WeaveMuse: An Open Agentic System for Multimodal Music Understanding and Generation
Abstract
Agentic AI has been standardized in industry as a practical paradigm for coordinating specialized models and tools to solve complex multimodal tasks. In this work, we present WeaveMuse, a multi-agent system for music understanding, symbolic composition, and audio synthesis. Each specialist agent interprets user requests, derives machine-actionable requirements (modalities, formats, constraints), and validates its own outputs, while a manager agent selects and sequences tools, mediates user interaction, and maintains state across turns.
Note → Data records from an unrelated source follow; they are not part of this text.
[src/rtl/rastk_rst_sync.sv]
// Asynchronous assertion, synchronous release of the active-low reset.
module rastk_rst_sync #(
  parameter int STAGES = 2
) (
  input  logic clk,
  input  logic rst_n,
  output logic rst_sync_n
);
  logic [STAGES-1:0] chain_q;

  always_ff @(posedge clk or negedge rst_n) begin
    if (!rst_n) chain_q <= '0;
    else        chain_q <= {chain_q[STAGES-2:0], 1'b1};
  end

  assign rst_sync_n = chain_q[STAGES-1];
endmodule

[src/rtl/rastk_ctl.sv]
// Level counter, request decode and sticky error flag.
module rastk_ctl
  import rastk_pkg::*;
#(
  parameter int DEPTH = 4,
  parameter int LW    = $clog2(DEPTH + 1)
) (
  input  logic          clk,
  input  logic          rst_ni,
  input  logic          call_i,
  input  logic          ret_i,
  output op_e           op_o,
  output logic [LW-1:0] level_o,
  output logic          err_o
);
  localparam logic [LW-1:0] LVL_FULL = LW'(DEPTH);
  localparam logic [LW-1:0] LVL_ONE  = LW'(1);

  logic [LW-1:0] level_q, level_d;
  logic          level_en;
  logic          err_q, err_d;
  logic          full, empty;
  op_e           op;

  assign full  = (level_q == LVL_FULL);
  assign empty = (level_q == '0);

  always_comb begin
    unique case ({call_i, ret_i})
      2'b10:   op = full  ? OP_FAULT : OP_PUSH;
      2'b01:   op = empty ? OP_FAULT : OP_POP;
      2'b11:   op = OP_FAULT;
      default: op = OP_IDLE;
    endcase
  end

  always_comb begin
    level_en = 1'b0;
    level_d  = level_q;
    unique case (op)
      OP_PUSH: begin
        level_en = 1'b1;
        level_d  = level_q + LVL_ONE;
      end
      OP_POP: begin
        level_en = 1'b1;
        level_d  = level_q - LVL_ONE;
      end
      default: ;
    endcase
    err_d = err_q | (op == OP_FAULT);
  end

  always_ff @(posedge clk or negedge rst_ni) begin
    if (!rst_ni)       level_q <= '0;
    else if (level_en) level_q <= level_d;
  end

  always_ff @(posedge clk or negedge rst_ni) begin
    if (!rst_ni) err_q <= 1'b0;
    else         err_q <= err_d;
  end

  assign op_o    = op;
  assign level_o = level_q;
  assign err_o   = err_q;
endmodule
The system is extendable and deployable either locally, using quantization and inference strategies to fit diverse hardware budgets, or via the HFApi to preserve free community access to open models. Beyond out-of-the-box use, the system emphasizes controllability and adaptation through constraint schemas, structured decoding, policy-based inference, and parameter-efficient adapters or distilled variants that tailor models to MIR tasks. A central design goal is to facilitate intermodal interaction across text, symbolic notation and visualization, and audio, enabling analysis-synthesis-render loops and addressing cross-format constraints. The framework aims to democratize, implement, and make accessible MIR tools by supporting interchangeable open-source models of various sizes, flexible memory management, and reproducible deployment paths.